Check if a circle is contained in another circle

Question

I'm trying to check if a circle is contained within another circle. I'm not sure if the math behind it is the problem or if its my if statement because I keep getting True for anything I pass.

#Get_center returns (x,y)
#Get_radius returns radius length
def contains(self,circle):
    distance = round(math.sqrt((circle.get_center()[0]-self.get_center()[0])**2 + (circle.get_center()[1] - self.get_center()[1])**2))
    distance_2 = distance + circle.get_radius()
    if distance_2 > distance:
        return True        #Circle 2 is contained within circle 1

Answer 1

CODE ACCORDING TO THE IMAGE IN THE ACCEPTED ANSWER (without getters, as it's more readable):

import math
def contains(self, circle):
  d = math.sqrt(
        (circle.center[0] - self.center[0]) ** 2 +
        (circle.center[1] - self.center[1]) ** 2)
  return self.radius  > (d + circle.radius)

I used it, and it works. In the following plot, you can see how the circles completely contained in the red big one are painted in green, and the others in black:

Answer 2

If you want strict containment, that means that the absolute value of the difference of radii will be less than the distance between centers. You can exploit that in order to avoid taking square root (because squares of two positive numbers will have the same order as the numbers themselves):

def contains(self,circle):
    distance_squared = (circle.get_center()[0]-self.get_center()[0])**2 + (circle.get_center()[1] - self.get_center()[1])**2
    difference_squared = (self.get_radius() - circle.get_radius())**2
    return (difference_squared < distance_squared) and (self.get_radius() > circle.get_radius())

Btw, just as a style note, there is no need to write getters and setters in Python. You can just have fields and if you need to modify how they are accessed, you can override it later on (without effecting any of the classes which access them).

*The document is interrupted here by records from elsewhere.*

$ cat src/hw/adc_acq_macros.svh
`ifndef ADC_ACQ_MACROS_SVH
`define ADC_ACQ_MACROS_SVH

//////////////////////////////
// sample format
//////////////////////////////

`define ADC_SAMPLE_W     12    // bits per adc sample, over-range bit not included

//////////////////////////////
// buffering
//////////////////////////////

`define BUF_ADDR_W       10    // circular buffer address, depth is 2**BUF_ADDR_W
`define TRIG_FIFO_DEPTH  4     // stored trigger addresses, power of two

//////////////////////////////
// readout
//////////////////////////////

`define BURST_PAIRS      4     // sample pairs per data word
`define CREDIT_MAX       8     // credits held after reset, also the ceiling
`define FILL_NUM_W       24    // fill counter width
`define NUM_BURSTS_W     8     // bursts per waveform

`endif

$ cat src/hw/adc_acq_pkg.sv
`default_nettype none

`include "adc_acq_macros.svh"

package adc_acq_pkg;

    localparam int PAYLOAD_W  = 128;                      // payload of one output word
    localparam int PAIR_W     = 2 * (`ADC_SAMPLE_W + 1);  // two samples with over-range bits
    localparam int DATA_PAD_W = PAYLOAD_W - `BURST_PAIRS * PAIR_W;
    localparam int HDR_PAD_W  = PAYLOAD_W - 12 - `FILL_NUM_W - `BUF_ADDR_W - `NUM_BURSTS_W;

    // one sample, over-range in bit 0 like the packed adc bus
    typedef struct packed {
        logic [`ADC_SAMPLE_W-1:0] data;
        logic                     ovr;
    } adc_sample_t;

    typedef struct packed {
        adc_sample_t s1;    // second sample, upper 13 bits
        adc_sample_t s0;    // first sample, lower 13 bits
    } sample_pair_t;

    typedef logic [`BUF_ADDR_W-1:0] buf_addr_t;

    // quasi-static settings, held stable while a waveform is read out
    typedef struct packed {
        logic [11:0]              channel_tag;
        logic                     use_dummy;   // counter pattern instead of sample_in
        buf_addr_t                pre_trig;    // pairs kept ahead of the trigger
        logic [`NUM_BURSTS_W-1:0] num_bursts;  // at least 1
    } acq_cfg_t;

    typedef enum logic [3:0] {
        TAG_WFM_HDR = 4'h1,
        TAG_DATA    = 4'h2
    } word_tag_e;

    typedef struct packed {
        logic [HDR_PAD_W-1:0]     pad;
        logic [`NUM_BURSTS_W-1:0] num_bursts;
        buf_addr_t                start_addr;
        logic [`FILL_NUM_W-1:0]   fill_num;
        logic [11:0]              channel_tag;  // lowest bits of the header
    } wfm_hdr_t;

    typedef struct packed {
        logic [DATA_PAD_W-1:0]            pad;    // always zero
        sample_pair_t [`BURST_PAIRS-1:0]  pairs;  // pairs[0] is the oldest
    } wfm_data_t;

    typedef struct packed {
        word_tag_e             tag;
        logic [PAYLOAD_W-1:0]  payload;  // wfm_hdr_t or wfm_data_t
    } acq_word_t;

endpackage

`default_nettype wire

$ cat src/hw/wfm_readout.sv
`default_nettype none

`include "adc_acq_macros.svh"

module wfm_readout import adc_acq_pkg::*; (
    input  wire logic                    adc_clk,
    input  wire logic                    rst,
    input  wire acq_cfg_t                cfg,
    input  wire logic                    trig_empty,
    input  wire buf_addr_t               trig_head,
    input  wire sample_pair_t            rd_data,
    input  wire logic                    fill_num_load,
    input  wire logic [`FILL_NUM_W-1:0]  initial_fill_num,
    input  wire logic                    out_credit,      // one credit back per cycle
    output logic                         trig_pop,
    output buf_addr_t                    rd_addr,
    output acq_word_t                    out_word,
    output logic                         out_valid,
    output logic                         acq_busy,
    output logic [`FILL_NUM_W-1:0]       fill_num
);

    localparam int CREDIT_W   = $clog2(`CREDIT_MAX + 1);
    localparam int PAIR_CNT_W = $clog2(`BURST_PAIRS);

    typedef enum logic [1:0] {
        ST_IDLE,        // wait for a trigger address
        ST_HDR,         // header out once a credit is free
        ST_RD_BURST,    // credit, then BURST_PAIRS back-to-back reads
        ST_EMIT         // last pair lands, data word out
    } state_e;

    state_e                          state;
    buf_addr_t                       rd_addr_q;
    logic [PAIR_CNT_W-1:0]           pair_cnt;      // reads issued in this burst
    logic [`NUM_BURSTS_W-1:0]        bursts_left;
    logic [CREDIT_W-1:0]             credit_cnt;
    logic [`FILL_NUM_W-1:0]          fill_q;
    sample_pair_t [`BURST_PAIRS-2:0] hold_q;        // pairs read so far, [0] oldest
    logic                            last_q;        // final word of the waveform is out
    logic                            credit_ok;
    logic                            burst_start;
    logic                            read_issue;
    logic                            shift_en;
    logic                            credit_take;
    logic                            last_word;
    wfm_hdr_t                        hdr;
    wfm_data_t                       data_word;

    //////////////////////////////
    // control decodes
    //////////////////////////////

    assign credit_ok   = (credit_cnt != '0);
    assign burst_start = (state == ST_RD_BURST) && (pair_cnt == '0) && credit_ok;
    assign shift_en    = (state == ST_RD_BURST) && (pair_cnt != '0);  // previous read is back
    assign read_issue  = burst_start || shift_en;
    // a word reserves its credit when committed, so one word is in flight at most
    assign credit_take = ((state == ST_HDR) && credit_ok) || burst_start;
    assign last_word   = (state == ST_EMIT) && (bursts_left == `NUM_BURSTS_W'(1));

    assign trig_pop = (state == ST_IDLE) && !trig_empty;
    assign rd_addr  = rd_addr_q;
    assign fill_num = fill_q;
    assign acq_busy = (state != ST_IDLE) || last_q;      // covers the final word

    always_comb begin
        hdr             = '0;
        hdr.channel_tag = cfg.channel_tag;
        hdr.fill_num    = fill_q;
        hdr.start_addr  = rd_addr_q;        // no read issued yet in ST_HDR
        hdr.num_bursts  = cfg.num_bursts;
        data_word                        = '0;
        data_word.pairs[`BURST_PAIRS-1]   = rd_data;   // newest pair, straight from the ram
        data_word.pairs[`BURST_PAIRS-2:0] = hold_q;
    end

    //////////////////////////////
    // state machine
    //////////////////////////////

    always_ff @(posedge adc_clk) begin
        if (rst) begin
            state       <= ST_IDLE;
            pair_cnt    <= '0;
            bursts_left <= '0;
            out_valid   <= 1'b0;
            last_q      <= 1'b0;
        end else begin
            out_valid <= 1'b0;
            last_q    <= last_word;
            case (state)
                ST_IDLE: begin
                    if (!trig_empty) begin
                        bursts_left <= cfg.num_bursts;
                        state       <= ST_HDR;
                    end
                end
                ST_HDR: begin
                    if (credit_ok) begin
                        out_valid <= 1'b1;
                        state     <= ST_RD_BURST;
                    end
                end
                ST_RD_BURST: begin
                    if (read_issue) begin
                        pair_cnt <= pair_cnt + 1'b1;   // wraps to 0 for the next burst
                        if (pair_cnt == PAIR_CNT_W'(`BURST_PAIRS - 1)) begin
                            state <= ST_EMIT;
                        end
                    end
                end
                ST_EMIT: begin
                    out_valid   <= 1'b1;
                    bursts_left <= bursts_left - 1'b1;
                    state       <= last_word ? ST_IDLE : ST_RD_BURST;
                end
                default: state <= ST_IDLE;
            endcase
        end
    end

    //////////////////////////////
    // address, burst, output word
    //////////////////////////////

    always_ff @(posedge adc_clk) begin
        if (trig_pop) begin
            rd_addr_q <= trig_head - cfg.pre_trig;     // modulo buffer depth
        end else if (read_issue) begin
            rd_addr_q <= rd_addr_q + 1'b1;
        end
        if (shift_en) begin
            hold_q <= {rd_data, hold_q[`BURST_PAIRS-2:1]};
        end
        if ((state == ST_HDR) && credit_ok) begin
            out_word.tag     <= TAG_WFM_HDR;
            out_word.payload <= hdr;
        end else if (state == ST_EMIT) begin
            out_word.tag     <= TAG_DATA;
            out_word.payload <= data_word;
        end
    end

    //////////////////////////////
    // credits and fill number
    //////////////////////////////

    always_ff @(posedge adc_clk) begin
        if (rst) begin
            credit_cnt <= CREDIT_W'(`CREDIT_MAX);
            fill_q     <= '0;
        end else begin
            case ({credit_take, out_credit})
                2'b10:   credit_cnt <= credit_cnt - 1'b1;
                2'b01:   credit_cnt <= credit_cnt + 1'b1;
                default: credit_cnt <= credit_cnt;       // none, or spend and return
            endcase
            if (fill_num_load) begin
                fill_q <= initial_fill_num;
            end else if (last_word) begin
                fill_q <= fill_q + 1'b1;                 // next waveform's number
            end
        end
    end

endmodule

`default_nettype wire

$ cat config.mk
export PLATFORM = sky130hd
export DESIGN_NAME = wfm_readout
export DESIGN_NICKNAME = d
export VERILOG_FILES = /design/src/hw/adc_acq_pkg.sv /design/src/hw/wfm_readout.sv
export VERILOG_INCLUDE_DIRS = /design/src /design/src/hw
export SDC_FILE = /design/constraint.sdc
export NUM_CORES = 1
export LEC_CHECK = 0
export BUFFER_PORTS_ARGS = -buffer_cell sky130_fd_sc_hd__buf_4
export CORE_UTILIZATION = 48
export DETAILED_ROUTE_END_ITERATION = 8
export PLACE_DENSITY_LB_ADDON = 0.05
export SLEW_MARGIN = 10
export SYNTH_ARGS = -nofsm -noshare
export SYNTH_HDL_FRONTEND = slang
export SYNTH_SLANG_ARGS = --single-unit
$ cat constraint.sdc
create_clock -name adc_clk -period 5 [get_ports adc_clk]
set_input_delay 0.5 -clock adc_clk [delete_from_list [all_inputs] [get_ports adc_clk]]
set_output_delay 0.5 -clock adc_clk [all_outputs]
set_load 0.01 [all_outputs]
==> flow_summary.json <==
{
  "combPwrFrac": 0.202,
  "cts-buffers-inserted": 26,
  "report.final.slew_viol_count": 0,
  "drtPass1Iterations": 5,
  "start_util": 0.4886,
  "synth_cell_types": 51,
  "root_buffer": "clkbuf_16",
  "cts.sinks": 236,
  "path_clk_slew_ns": 0.06,
  "clkPwrFrac": 0.334,
  "synth_async_sr_flop_share": 0,
  "rows": 52,
  "clk-insertion-delay-late_ns": 0.52,
  "syn_to_final_growth_pct": 27.52,
  "timing.setup.tns_ns": 0,
  "wl_mm": 23.57,
  "syn_avg_cell_area_um2": 11.74,
  "layout_commonest_cell": "buf_4",
  "rrSetupSlack_ns": 2.25,
  "p_seq_frac": 0.464,
  "cp_max_fo": 22,
  "arrival_ns": 2.44,
  "layout_common_cells": "buf_4, edfxtp_1, nand2_1",
  "grt.overflow.total": 0,
  "switchingPower_mw": 1.496,
  "cts.hold.buffers_added": 0,
  "routed_via_density": 5.143,
  "finalPower_mw": 5.417,
  "die_area_um2": 21170,
  "place_hpwl_mm": 16.20,
  "layout.nets": 1186,
  "status": "completed",
  "postCtsResizedCells": 0,
  "drv_cap": 0,
  "synth_area_um2": 9886,
  "leakage_nw": 4.902,
  "drtIter0Drc": 391,
  "grt_pass1_wl_mm": 36.82,
  "wl_per_cell_um": 17.33,
  "hold_viol_final": 0,
  "cts_tree": "yes",
  "relSlewSlack": 0.1907,
  "switching_share": 0.2762,
  "ant_nets": 0,
  "setup_violations": 0,
  "p_int_mw": 3.921,
  "rsz0062_at_grt": "no",
  "synth_edf_count": 142,
  "power_density_nw_per_um2": 429.7,
  "grt_pass1_vias": 6515,
  "pre_cts_ws_ns": 2.212,
  "required_ns": 4.50,
  "htree_levels": 1,
  "clock_path_buffers": 3,
  "synthFlopType": "edfxtp_1",
  "die_w_um": 145.5,
  "worstSetupPathType": "flop to primary output",
  "gp_congestion": 0.7819,
  "vias": 6994,
  "drive_gt1_frac": 0.3211,
  "fmax_ghz": 0.3399,
  "worst_pin_slew_ns": 1.203,
  "ys_seq_area_frac": 0.6217,
  "yosys_warnings": 0,
  "ir_worst_vdd_v": 0.0003037,
  "grt_usage": 0.2202,
  "drc": 0,
  "syn_inst": 842,
  "critPathLaunchType": "flop",
  "n_antenna_cell": 0,
  "core_region_area_um2": 20230,
  "die_y_um": 145.5,
  "antenna_found_initial": 0,
  "numPortBuffers": 237,
  "setup_slack_ns": 2.058,
  "worst_setup_path_end_kind": "primary output",
  "worst_clock_skew_ns": 0.008743,
  "cts_setup_buffers": 0,
  "timing.final.crit_share": 0.5884,
  "min_path_type": "input port to flop",
  "ios": 265,
  "grt_max_degree": 56,
  "synth_seq_cells": 236,
  "fin_crit_ns": 2.942
}
power by group through the flow:
stage / clock network [mW] / logic (mW) / registers (mW)
6_report: 1.81 / 1.09 / 2.52
3_5_place_dp: 0 / 1.10 / 2.55
5_1_grt: 1.93 / 1.20 / 2.55
4_1_cts: 1.84 / 1.11 / 2.52
2_1_floorplan: 0 / 0.546 / 2.61
3_3_place_gp: 0 / 1.09 / 2.55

Making this easy from the earliest versions (maybe even from the start) was one of the reasons Python was so appealing and managed to take off. Python code tends to be very short because of this. So you don't lose sight of the forest for the trees.

Answer 3

I don't know about python but the math is simple. See the below picture

To check if circle 2 inside circle 1,

compute d 
    d = sqrt( (x2-x1)^2 + (y2-y1)^2 );
get c2 and c1
if c1 > ( d + c2 ) 
   circle 2 inside circle 1
else
   circle 2 not inside circle 1

Answer 4

You have distance_2 = distance + circle.get_radius(), so distance_2 will always be higher than distance and distance_2 > distance will always be true.